Aux États-Unis, face au blocage judiciaire, Donald Trump abandonne le bras de fer. Amer, le président américain avance sans aucune source que le déploiement de la Garde nationale a permis de réduire la criminalité et que sans ces soldats, Chicago, Portland et Los Angeles se seraient « effondrées ».
Mais dans les faits, le retrait des troupes a déjà commencé en novembre. 400 soldats – la moitié des effectifs – ont quitté Chicago et Portland. Trop cher et inutile de les garder mobilisés alors que la justice empêchait leur déploiement sur le terrain. En pleine période de fêtes, le président américain accepte donc enfin de jeter l’éponge.

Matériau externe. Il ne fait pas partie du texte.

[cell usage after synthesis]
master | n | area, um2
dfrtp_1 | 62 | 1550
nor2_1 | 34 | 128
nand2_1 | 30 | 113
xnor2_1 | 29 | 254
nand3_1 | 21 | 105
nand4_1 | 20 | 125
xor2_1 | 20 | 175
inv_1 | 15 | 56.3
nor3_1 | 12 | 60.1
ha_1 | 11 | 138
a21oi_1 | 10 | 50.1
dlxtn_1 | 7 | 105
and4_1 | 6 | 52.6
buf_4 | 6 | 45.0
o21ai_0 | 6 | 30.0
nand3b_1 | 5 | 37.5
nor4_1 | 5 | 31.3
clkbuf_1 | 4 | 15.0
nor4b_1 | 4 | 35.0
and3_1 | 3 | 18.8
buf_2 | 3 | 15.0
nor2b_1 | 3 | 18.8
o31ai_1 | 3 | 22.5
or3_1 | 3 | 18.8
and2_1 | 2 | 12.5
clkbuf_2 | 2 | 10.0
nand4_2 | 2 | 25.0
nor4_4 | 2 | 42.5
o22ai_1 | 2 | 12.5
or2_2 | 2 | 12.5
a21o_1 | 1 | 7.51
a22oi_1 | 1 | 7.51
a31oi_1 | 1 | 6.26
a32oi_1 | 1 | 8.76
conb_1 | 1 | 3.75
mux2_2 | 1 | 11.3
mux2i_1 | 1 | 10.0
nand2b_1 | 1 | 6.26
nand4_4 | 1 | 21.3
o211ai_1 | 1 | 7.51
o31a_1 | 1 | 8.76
==> flow/config.mk <==
export PLATFORM = sky130hd
export DESIGN_NAME = dcache_top
export DESIGN_NICKNAME = dcache_top
export VERILOG_FILES = /design/flow/design.v
export SDC_FILE = /design/flow/constraint.sdc
export NUM_CORES = 4
export LEC_CHECK = 1
export CORE_UTILIZATION = 40
export SYNTH_MEMORY_MAX_BITS = 65536
==> flow/constraint.sdc <==
current_design dcache_top

set clk_period 299.1
set clk_io_pct 0.2

create_clock -name clk0 -period $clk_period [get_ports {clk_i}]

set non_clock_inputs [all_inputs -no_clocks]
set_input_delay [expr $clk_period * $clk_io_pct] -clock clk0 $non_clock_inputs
set_output_delay [expr $clk_period * $clk_io_pct] -clock clk0 [all_outputs]
==> flow/design.v <==
module dcache_data_sram
(
    clk_i,
    addr_i,
    data_i,
    enable_i,
    write_i,
    data_o
);
input               clk_i;
input    [4:0]      addr_i;
input    [255:0]    data_i;
input               enable_i;
input               write_i;
output   [255:0]    data_o;
reg      [255:0]    memory[0:31];    
always@(posedge clk_i) begin
    if(enable_i && write_i) begin
        memory[addr_i] <= data_i;
    end
end
assign data_o = (enable_i) ? memory[addr_i] : 256'b0;
endmodule
module dcache_tag_sram
(
    clk_i,
    addr_i,
    data_i,
    enable_i,
    write_i,
    data_o
);
input              clk_i;
input    [4:0]     addr_i;
input    [23:0]    data_i;
input              enable_i;
input              write_i;
output   [23:0]    data_o;
reg      [23:0]    memory [0:31];    
always@(posedge clk_i) begin
    if(enable_i && write_i) begin
        memory[addr_i]   <= data_i;
    end
end
assign data_o = (enable_i) ? memory[addr_i] : 24'b0;
endmodule
module dcache_top
(
    clk_i, 
    rst_i,
    mem_data_i, 
    mem_ack_i,     
    mem_data_o, 
    mem_addr_o,     
    mem_enable_o, 
    mem_write_o, 
    p1_data_i, 
    p1_addr_i,     
    p1_MemRead_i, 
    p1_MemWrite_i, 
    p1_data_o, 
    p1_stall_o
);
input                 clk_i; 
input                 rst_i;
input    [256-1:0]    mem_data_i; 
input                 mem_ack_i; 
output   [256-1:0]    mem_data_o; 
output   [32-1:0]     mem_addr_o;     
output                mem_enable_o; 
output                mem_write_o; 
input    [32-1:0]     p1_data_i; 
input    [32-1:0]     p1_addr_i;     
input                 p1_MemRead_i; 
input                 p1_MemWrite_i; 
output   [32-1:0]     p1_data_o; 
output                p1_stall_o; 
wire    [4:0]         cache_sram_index;
wire                  cache_sram_enable;
wire    [23:0]        cache_sram_tag;
wire    [255:0]       cache_sram_data;
wire                  cache_sram_write;
wire    [23:0]        sram_cache_tag;
wire    [255:0]       sram_cache_data;
wire                  sram_valid;
wire                  sram_dirty;
parameter             STATE_IDLE         = 3'h0,
                      STATE_READMISS     = 3'h1,
                      STATE_READMISSOK   = 3'h2,
                      STATE_WRITEBACK    = 3'h3,
                      STATE_MISS         = 3'h4;
reg     [2:0]         state;
reg                   mem_enable;
reg                   mem_write;
reg                   cache_we;
wire                  cache_dirty;
reg                   write_back;
wire    [4:0]         p1_offset;
wire    [4:0]         p1_index;
wire    [21:0]        p1_tag;
wire    [255:0]       r_hit_data;
wire    [21:0]        sram_tag;
wire                  hit;
reg     [255:0]       w_hit_data;
wire                  write_hit;
wire                  p1_req;
reg     [31:0]        p1_data;
wire   [7:0]          offset;
assign offset = (p1_offset >> 2)*32;
assign    p1_req     = p1_MemRead_i | p1_MemWrite_i;
assign    p1_offset  = p1_addr_i[4:0];
assign    p1_index   = p1_addr_i[9:5];
assign    p1_tag     = p1_addr_i[31:10];
assign    p1_stall_o = ~hit & p1_req;
assign    p1_data_o  = p1_data; 
assign    sram_valid = sram_cache_tag[23];
assign    sram_dirty = sram_cache_tag[22];
assign    sram_tag   = sram_cache_tag[21:0];
assign    cache_sram_index  = p1_index;
assign    cache_sram_enable = p1_req;
assign    cache_sram_write  = cache_we | write_hit;
assign    cache_sram_tag    = {1'b1, cache_dirty, p1_tag};    
assign    cache_sram_data   = (hit) ? w_hit_data : mem_data_i;
assign    mem_enable_o = mem_enable;
assign    mem_addr_o   = (write_back) ? {sram_tag, p1_index, 5'b0} : {p1_tag, p1_index, 5'b0};
assign    mem_data_o   = sram_cache_data;
assign    mem_write_o  = mem_write;
assign    write_hit    = hit & p1_MemWrite_i;
assign    cache_dirty  = write_hit;
assign  hit = (sram_tag == p1_tag && sram_valid)? 1'b1 : 1'b0;
assign  r_hit_data = (hit) ? sram_cache_data : mem_data_i;
always@(r_hit_data or offset) begin
    p1_data = r_hit_data[offset +: 32];
end
always@(r_hit_data or p1_data_i or offset) begin
    w_hit_data = r_hit_data;
    w_hit_data[offset +: 32] = p1_data_i;
end
always@(posedge clk_i or negedge rst_i) begin
    if(~rst_i) begin
        state      <= STATE_IDLE;
        mem_enable <= 1'b0;
        mem_write  <= 1'b0;
        cache_we   <= 1'b0; 
        write_back <= 1'b0;
    end
    else begin
        case(state)        
            STATE_IDLE: begin
                if(p1_req && !hit) begin       
                    state <= STATE_MISS;
                end
                else begin
                    state <= STATE_IDLE;
                end
            end
            STATE_MISS: begin
                if(sram_dirty) begin           
                    state <= STATE_WRITEBACK;
                    mem_enable  <= 1'b1;
                    mem_write   <= 1'b1;
                    cache_we    <= 1'b0;
                    write_back  <= 1'b1;
                end
                else begin                     
                    state <= STATE_READMISS;
                    mem_enable  <= 1'b1;
                    mem_write   <= 1'b0;
                    cache_we    <= 1'b0;
                    write_back  <= 1'b0;
                end
            end
            STATE_READMISS: begin
                if(mem_ack_i) begin             
                    state <= STATE_READMISSOK;
                    mem_enable  <= 1'b0;
                    mem_write   <= 1'b0;
                    cache_we    <= 1'b1;
                    write_back  <= 1'b0;
                end
                else begin
                    state <= STATE_READMISS;
                end
            end
            STATE_READMISSOK: begin             
                state <= STATE_IDLE;
                mem_enable  <= 1'b0;
                mem_write   <= 1'b0;
                cache_we    <= 1'b0;
                write_back  <= 1'b0;
            end
            STATE_WRITEBACK: begin
                if(mem_ack_i) begin             
                    state <= STATE_READMISS;
                    mem_enable  <= 1'b1;
                    mem_write   <= 1'b0;
                    cache_we    <= 1'b0;
                    write_back  <= 1'b0;
                end
                else begin
                    state <= STATE_WRITEBACK;
                end
            end
        endcase
    end
end
dcache_tag_sram dcache_tag_sram
(
    .clk_i(clk_i),
    .addr_i(cache_sram_index),
    .data_i(cache_sram_tag),
    .enable_i(cache_sram_enable),
    .write_i(cache_sram_write),
    .data_o(sram_cache_tag)
);
dcache_data_sram dcache_data_sram
(
    .clk_i(clk_i),
    .addr_i(cache_sram_index),
    .data_i(cache_sram_data),
    .enable_i(cache_sram_enable),
    .write_i(cache_sram_write),
    .data_o(sram_cache_data)
);
endmodule
==> flow/run.sh <==
#!/bin/bash
# OpenROAD 26Q1-2900-gdf79404cd8, Yosys 0.63+post, stock flow scripts
make -C /OpenROAD-flow-scripts/flow DESIGN_CONFIG=/design/flow/config.mk WORK_HOME=/design/flow/orfs finish
==> flow_metrics.py <==
# Generated from Yosys and OpenROAD reports
metrics = {
    "outcome": {
        "status": "complete, but fails checks",
        "violations": "max-capacitance violations, max-slew violations",
    },
    "global_route": {
        "antenna_found_initial": 125,
        "groute.usage.overall": 0.3086,
        "gr-total-overflow": 0,
        "grt_pass1_vias": 197200,
        "grt_pass1_wl_um": 1649000,
        "grt_max_degree": 107,
    },
    "floorplan": {
        "core-area_um2": 861900,
        "die_y_um": 931.8,
        "rows": 341,
        "fp-utilization": 0.4012,
        "ioPinCount": 648,
        "die_w_um": 931.8,
        "die_area_um2": 868200,
    },
    "cells_and_area": {
        "area_growth_pct": 15.69,
        "layout.cells.non_filler": 29830,
        "drive_gt1_frac": 0.2615,
        "regArea_um2": 268300,
        "fillers": 69980,
        "final-comb-area_um2": 73830,
        "design_area_um2": 400100,
    },
    "clock_network": {
        "htreeDepth": 6,
        "clockRootBuffer": "clkbuf_16",
        "post_cts_buffers": 0,
        "cts.sinks": 8936,
        "cts_made_buffers": 861,
        "ctsResizeCount": 0,
        "clk_pin_slew_ns": 0.06,
        "cts_tree": "built",
        "clk_path_buf_depth": 4,
        "clock_latency_ns": 1.34,
        "ctsHoldBuffers": 0,
    },
    "synth": {
        "synth_top_area_share": 0.7753,
        "ys_seq_share": 0.7759,
        "numSynthFlops": 8936,
        "edf_count": 8928,
        "yosysWarnings": 3,
        "synthCells": 15790,
        "synth-main-ff-cell": "edfxtp_1",
        "async_flop_share": 0.0008953,
        "synth_cell_type_count": 64,
        "topCellsByArea": "edfxtp_1 78%, mux4_2 13%, a22oi_1 1.2%, mux2i_1 0.93%, buf_2 0.68%",
        "ys_area_um2": 345800,
        "yosys_cells": 15790,
        "largest_area_cell": "edfxtp_1",
        "synth_area_um2": 345800,
        "avgSynthCellArea_um2": 21.91,
    },
    "worst_setup_path": {
        "startpoint_type": "input pin",
        "crit_arrival_ns": 70.38,
        "worstSetupPathType": "input pin to output pin",
        "cp.required_ns": 239.28,
        "path_max_fanout": 90,
        "end_kind": "output pin",
    },
    "timing": {
        "setup_viol": 0,
        "max-slew-margin-rel": -0.1131,
        "grt_setup_unrepaired": "false",
        "post-route-period-util": 0.4353,
        "maxSlewViolCount": 6,
        "worst_pin_slew_ns": 1.666,
        "finalClockSkew_ns": 0.1725,
        "tns_ns": 0,
        "hold_viol": 0,
        "fmax_ghz": 0.007681,
        "fin_crit_ns": 130.20,
    },
    "placement": {
        "gp_congestion": 0.9480,
        "dp_hpwl_um": 737400,
        "dp_cells": 28000,
        "port_buffers": 640,
        "post_dp_cell_area_um2": 372100,
    },
    "route": {
        "routed_wl_um": 1219000,
        "ant_nets": 0,
        "drtPass1Iterations": 8,
        "routed_via_density": 6.123,
        "wl_per_cell_um": 40.86,
        "drc": 0,
        "vias": 182700,
        "drt_iter0_markers": 15210,
    },
    "pwr": {
        "p_leak_nw": 123.9,
        "peakVddDrop_mv": 0.007047,
        "p_total_mw": 2.646,
        "cellPowerDensity_nw_per_um2": 6.615,
    },
    "run": {
        "maxCapViolations": 2,
        "warnings": 36,
    },
    "min_path": {
        "min_path_type": "flip-flop to flip-flop",
    },
}
-- placed cells by master, fill, tap and decap left out, types with 24 or more instances in the layout --
master / instances
o21bai_1: 57
buf_12: 36
clkinv_2: 141
diode_2: 234
o21ai_1: 24
clkinv_16: 30
a221oi_1: 257
a22oi_1: 542
clkdlybuf4s50_1: 637
nor2_4: 40
o221ai_1: 64
a31oi_1: 56
clkbuf_16: 865
o22a_1: 64
mux4_2: 2072
clkbuf_1: 221
a22o_1: 259
o311a_1: 31
o22ai_1: 288
nand2_1: 75
clkinv_1: 228
o21ai_2: 41
buf_4: 1123
nor2_1: 492
and3_1: 258
o21ai_0: 34
o21bai_2: 39
mux2i_1: 323
nand3_1: 101
nor2_2: 26
a31o_2: 62
o211ai_1: 33
nand4_1: 103
edfxtp_1: 8928
bufinv_16: 62
nand2b_2: 31
o21a_1: 194
-- area by class of cell --
cell class              instances  area share
well taps                   11490     0.03593
diodes                        234    0.001464
inverters                       9   0.0001032
flip-flops and latches       8936      0.6706
multi-input cells            5769      0.1846
clock inverters               504     0.01208
repair buffers               1799     0.03899
clock buffers                1088     0.05625
-- synth_stat cells (all sizes together), types with 31 or more instances --
| library cell | number |
|---|---|
| edfxtp | 8928 |
| mux4 | 2072 |
| buf | 624 |
| nor2 | 558 |
| a22oi | 549 |
| clkbuf | 451 |
| mux2i | 323 |
| o22ai | 288 |
| and3 | 263 |
| a221oi | 259 |
| a22o | 259 |
| o21a | 194 |
| nand3 | 105 |
| nand4 | 103 |
| o21ai | 99 |
| o21bai | 96 |
| nand2 | 84 |
| a31oi | 74 |
| o221ai | 64 |
| o22a | 64 |
| a31o | 62 |
| nand2b | 33 |
| o211ai | 33 |
| a211oi | 31 |
| o311a | 31 |
-- metal layers --
| metal | part of all wire | global-route usage |
|---|---|---|
| met2 | 0.43 | 0.4081 |
| met5 | 0.0054 | 0.06444 |
| met4 | 0.089 | 0.1974 |
| met3 | 0.22 | 0.2864 |
| met1 | 0.26 | 0.3009 |
-- metrics by stage --
| step | setup slack, ns | hold slack (ns) | util |
|---|---|---|---|
| 6_report | 168.90 | 0.4837 | 0.4642 |
| 5_1_grt | 168.87 | 0.5387 | 0.4639 |
| 4_1_cts | 169.40 | 0.4873 | 0.4635 |
| 3_5_place_dp | 169.44 | 0.4803 | 0.4318 |
| 3_3_place_gp | 169.47 | 0.4761 | 0.4318 |
| 2_1_floorplan | 176.46 | 0.4584 | - |
-- worst max-delay path, cell delays in order --
cell and delay [ns]:
buf_16 0.41, buf_4 0.71, buf_4 0.73, buf_4 0.61, buf_4 0.64, mux2i_1 0.27
o22ai_1 0.09, nor2_1 0.19, a41oi_1 0.14, buf_4 0.21, xnor2_1 0.16, nand4_1 0.35
or4_4 0.82, buf_4 0.40, buf_4 0.42, o21bai_1 1.19, nand3_1 0.96, a22oi_2 0.35
buf_4 0.35, o311a_1 0.62, clkdlybuf4s50_1 0.59
### flow/design.v
`timescale 1ns / 1ps
module LZDeight(
    input [7:0] a,
    output reg [2:0] p,
    output reg v
    );
    wire [1:0] p2,p1;
    wire v2,v1;
    reg temp;
    LZDfour l2(
    .a(a[7:4]),
    .p(p2),
    .v(v2)
    );
    LZDfour l1(
      .a(a[3:0]),
      .p(p1),
      .v(v1)
    );
     always@(a,p1,v1,p2,v2) begin
              v= v1 | v2;
               if (v2==0)begin
                p= {{~v2}, {p1}};
                end
                else begin
               p= {{~v2}, {p2}};
                end
               end
endmodule
`timescale 1ns / 1ps
module LZDfour(
    input [3:0] a,
    output reg [1:0] p,
    output reg v
    );
   wire p2,p1,v2,v1;
 always@(a,p1,v1,p2,v2) begin
          v= v1 | v2;
           if (v2==0)begin
            p= {{~v2}, {p1}};
            end
            else begin
           p= {{~v2}, {p2}};
            end
           end
    LZDtwo l2(
    .a(a[3:2]),
    .p(p2),
    .v(v2));
    LZDtwo l1(
    .a(a[1:0]),
    .p(p1),
    .v(v1)
    );
endmodule
`timescale 1ns / 1ps
module LZDsixteen(
    input [15:0] a,
    output reg [3:0] p,
    output reg v
    );
        wire [2:0] p2,p1;
    wire v2,v1;
    reg temp;
    LZDeight l2(
    .a(a[15:8]),
    .p(p2),
    .v(v2)
    );
    LZDeight l1(
      .a(a[7:0]),
      .p(p1),
      .v(v1)
    );
        always@(a,p1,v1,p2,v2) begin
                 v= v1 | v2;
                  if (v2==0)begin
                   p= {{~v2}, {p1}};
                   end
                   else begin
                  p= {{~v2}, {p2}};
                   end
                  end
endmodule
`timescale 1ns / 1ps
module LZDsixtyfour(
    input [64:0] a,
    output reg [5:0] p,
    output reg v
    );
    wire [4:0] p2,p1;
            wire v2,v1;
            reg temp;
            LZDthtwo l2(
            .a(a[64:32]),
            .p(p2),
            .v(v2)
            );
            LZDthtwo l1(
              .a(a[15:0]),
              .p(p1),
              .v(v1)
            );
            always@(a)
                   begin
                   temp<=~v2;
                   if (v2==0)begin
                    p<= {{temp}, {p2}};
                    end
                    else begin
                   p<= {{temp}, {p1}};
                    end
                   v <= v1 | v2;
                   end
endmodule
`timescale 1ns / 1ps
module LZDthtwo(
    input [31:0] a,
    output reg [4:0] p,
    output reg v
    );
    wire [3:0] p2,p1;
        wire v2,v1;
        reg temp;
        LZDsixteen l2(
        .a(a[31:16]),
        .p(p2),
        .v(v2)
        );
        LZDsixteen l1(
          .a(a[15:0]),
          .p(p1),
          .v(v1)
        );
         always@(a,p1,v1,p2,v2) begin
                 v= v1 | v2;
                  if (v2==0)begin
                   p= {{~v2}, {p1}};
                   end
                   else begin
                  p= {{~v2}, {p2}};
                   end
                  end
endmodule
`timescale 1ns / 1ps
module LZDtwo(
    input [1:0] a,
    output reg p,
    output reg v
    );
   initial begin
   p=0;
   v=0;
   end
   always@(a)
   begin
   p <= a[0]& (~a[1]);
   v <= a[0]|a[1];
   end
endmodule
### flow/run.sh
#!/bin/bash
# OpenROAD 26Q1-2900-gdf79404cd8, Yosys 0.63+post, stock flow scripts
make -C /OpenROAD-flow-scripts/flow DESIGN_CONFIG=/design/flow/config.mk WORK_HOME=/design/flow/orfs finish
### flow/config.mk
export PLATFORM = sky130hd
export DESIGN_NAME = LZDsixtyfour
export DESIGN_NICKNAME = LZDsixtyfour
export VERILOG_FILES = /design/flow/design.v
export SDC_FILE = /design/flow/constraint.sdc
export NUM_CORES = 4
export LEC_CHECK = 1
export CORE_AREA = 10 10 70 70
export DIE_AREA = 0 0 80 80
### flow/constraint.sdc
current_design LZDsixtyfour

set clk_period 3.5
set clk_io_pct 0.2

create_clock -name clk0 -period $clk_period

set non_clock_inputs [all_inputs -no_clocks]
set_input_delay [expr $clk_period * $clk_io_pct] -clock clk0 $non_clock_inputs
set_output_delay [expr $clk_period * $clk_io_pct] -clock clk0 [all_outputs]
==> results.sh <==
# flow metrics
export IMPL_ctsHoldBuffers=0
export IMPL_final_layout_size_suffix_gt1_frac=0.0515
export IMPL_max_cap_viol_count=0
export IMPL_switching_share=0.256
export IMPL_p_sw_mw=0.0193
export IMPL_antenna_found_initial=0
export IMPL_clkbuf_count=0
export IMPL_ctsResizeCount=0
export IMPL_avgSynthCellArea_um2=6.40
export IMPL_end_kind="output pin"
export IMPL_finalCritPeriodShare=0.928
export IMPL_vias=520
export IMPL_warning_count=49
export IMPL_combinationalPowerShare=1.000
export IMPL_holdPathEnd="v"
export IMPL_fp_dieArea_um2=6400
export IMPL_hp_start="a[0]"
export IMPL_synth_cell_type_count=18
export IMPL_powerDensity_nw_per_um2=86.6
export IMPL_gp_congestion=0.831
export IMPL_clockPowerShare=0
export IMPL_drv_slew=0
export IMPL_nFillCells=377
export IMPL_vdd_drop_max_v=0.0000346
export IMPL_hold_ws_ns=2.48
export IMPL_yosys_warnings=8
export IMPL_grt_max_degree=5
export IMPL_p_int_mw=0.0561
export IMPL_totalWireLength_um=1780
export IMPL_top_layer="met3"
export IMPL_core_area_um2=3420
export IMPL_grt_usage=0.0483
export IMPL_drc=0
export IMPL_startpoint_type="primary input"
export IMPL_grt_pass1_wl_um=2510
export IMPL_totalPowerFinal_mw=0.0754
export IMPL_fp_util=0.0842
export IMPL_period_needed_ns=3.25
export IMPL_grt_pass1_vias=539
export IMPL_synth_area_um2=288
export IMPL_wl_met1_um=777
export IMPL_ant_nets=0
export IMPL_crit_fanout=4
export IMPL_pin_count=72
export IMPL_hold_class="in2out"
export IMPL_post_dp_hpwl_um=1690
export IMPL_cp_required_ns=2.80
export IMPL_hold_path_depth=4
export IMPL_fmaxAchievable_mhz=308
export IMPL_yosysCellCount=45
export IMPL_status="finished, final reports clean"
export IMPL_met3_wirelength_um=214
export IMPL_io_buffers=54
export IMPL_drt_iter0_markers=6
export IMPL_grt_overflow_total=0
export IMPL_leakage_nw=0.292
export IMPL_register_area_um2=0
export IMPL_hold_viol=0
export IMPL_arrival_ns=2.55
export IMPL_vias_per_cell=3.64
export IMPL_yosys_area_um2=288
export IMPL_wl_per_cell_um=12.4
export IMPL_rows=21
export IMPL_syn_to_final_growth_pct=203
export IMPL_die_x_um=80
export IMPL_antennaDiodeCount=0
export IMPL_firstDrtPassIters=2
export IMPL_ff_count=0
export IMPL_setup_viol=0
export IMPL_synth_seq_share=0
export IMPL_fp_dieH_um=80
export IMPL_pwr_share_seq=0
export IMPL_criticalPathCategory="in2out"
export IMPL_syn_inst=45
export IMPL_dr_wl_met2_um=786
export IMPL_tns_ns=0
export IMPL_post_cts_buffers=0
export IMPL_rsz0062_at_grt="no"
==> per-stage QoR <==
step	instances	instance area, um2	utilization	setup slack, ns
final	143	871	0.255	0.251
after global routing	143	871	0.255	0.0725
after CTS	143	871	0.255	0.226
after detailed placement	143	871	0.255	0.222
after global placement	143	871	0.255	0.253
after floorplan	45	288	-	1.33
==> cells in the mapped netlist <==
cell       n  area [um2]
nor4_1    10        62.6
nor2_1     7        26.3
o21ai_0    4        20.0
a21oi_1    3        15.0
inv_1      3        11.3
nand4_1    3        18.8
buf_4      2        15.0
nor2b_1    2        12.5
nor4_4     2        42.5
a211o_1    1        8.76
a21o_1     1        7.51
a21o_2     1        8.76
a21oi_2    1        8.76
conb_1     1        3.75
nand2_2    1        6.26
nand2b_1   1        6.26
o22ai_1    1        6.26
o31ai_1    1        7.51
==> cell type report <==
cell class / count / area, um2 / share of cell area
inverter: 3 / 11.3 / 0.0129
tap: 46 / 57.6 / 0.0661
timing repair buffer: 54 / 541 / 0.621
multi-input combinational: 40 / 262 / 0.300
==> metal layers <==
metal / global-route usage / vias up
li1: - / 280
met1: 0.0593 / 211
met2: 0.0811 / 29
met3: 0.0205 / 0
met4: 0 / 0
met5: 0 / -
==> placed cells by master (no fill, tap or decap) <==
| master | instances |
|---|---|
| inv_1 | 3 |
| a21o_2 | 1 |
| clkdlybuf4s50_1 | 54 |
| nand2_2 | 1 |
| a21o_1 | 1 |
| nor2b_1 | 2 |
| a211o_1 | 1 |
| nand2b_1 | 1 |
| o22ai_1 | 1 |
| a21oi_2 | 1 |
| a21oi_1 | 3 |
| nor4_1 | 10 |
| nand4_1 | 3 |
| o21ai_0 | 4 |
| nor4_4 | 2 |
| conb_1 | 1 |
| o31ai_1 | 1 |
| nor2_1 | 7 |
==> power by group through the flow <==
stage     logic [mW]  registers, mW  clock network, mW
4_1_cts       0.0763              0                  0
5_1_grt       0.0809              0                  0
6_report      0.0754              0                  0
==> worst max-delay path, cell delays in order <==
cell	delay, ns
clkdlybuf4s50_1	0.39
nor4_1	0.33
nand4_1	0.20
nor2_1	0.31
a21o_2	0.14
clkdlybuf4s50_1	0.48
==> cells by family after synthesis <==
| group | count (synthesis) | synth area share |
|---|---|---|
| compound gates | 13 | 0.287 |
| buf+inv | 5 | 0.0913 |
| other cells | 1 | 0.0130 |
| simple gates | 26 | 0.609 |
==> worst max-delay path by stage <==
stage         startpoint    to  slack, ns  cells after the start
CTS                a[56]  p[2]       0.23                      6
global route       a[56]  p[2]       0.07                      6
finish             a[56]  p[2]       0.25                      6
Power is estimated from default activity; no workload was simulated.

La décision de la Cour suprême de bloquer le déploiement de la Garde nationale à Chicago, également par des juges fédéraux à Los Angeles et Portland, la semaine dernière a sans doute été le coup de grâce. Mais Donald Trump promet déjà de renvoyer la Garde nationale dans ces trois villes, sous une « forme encore plus forte ». C’est la menace formulée par le président américain sur son réseau social.
Depuis plusieurs mois, Donald Trump a ordonné le déploiement de gardes nationaux dans ces villes démocrates, ainsi qu’à Memphis et dans la capitale Washington, pour lutter contre la criminalité et appuyer la police de l’immigration.
Ces déploiements de militaires, formés pour intervenir lors de catastrophes naturelles aux États-Unis mais qui peuvent également combattre à l’étranger, ont été contestés en justice par ses opposants. Les démocrates dénonçaient une manœuvre autoritaire outrepassant les limites du pouvoir présidentiel. La Garde nationale de chaque État est sous la double tutelle du président et du gouverneur local.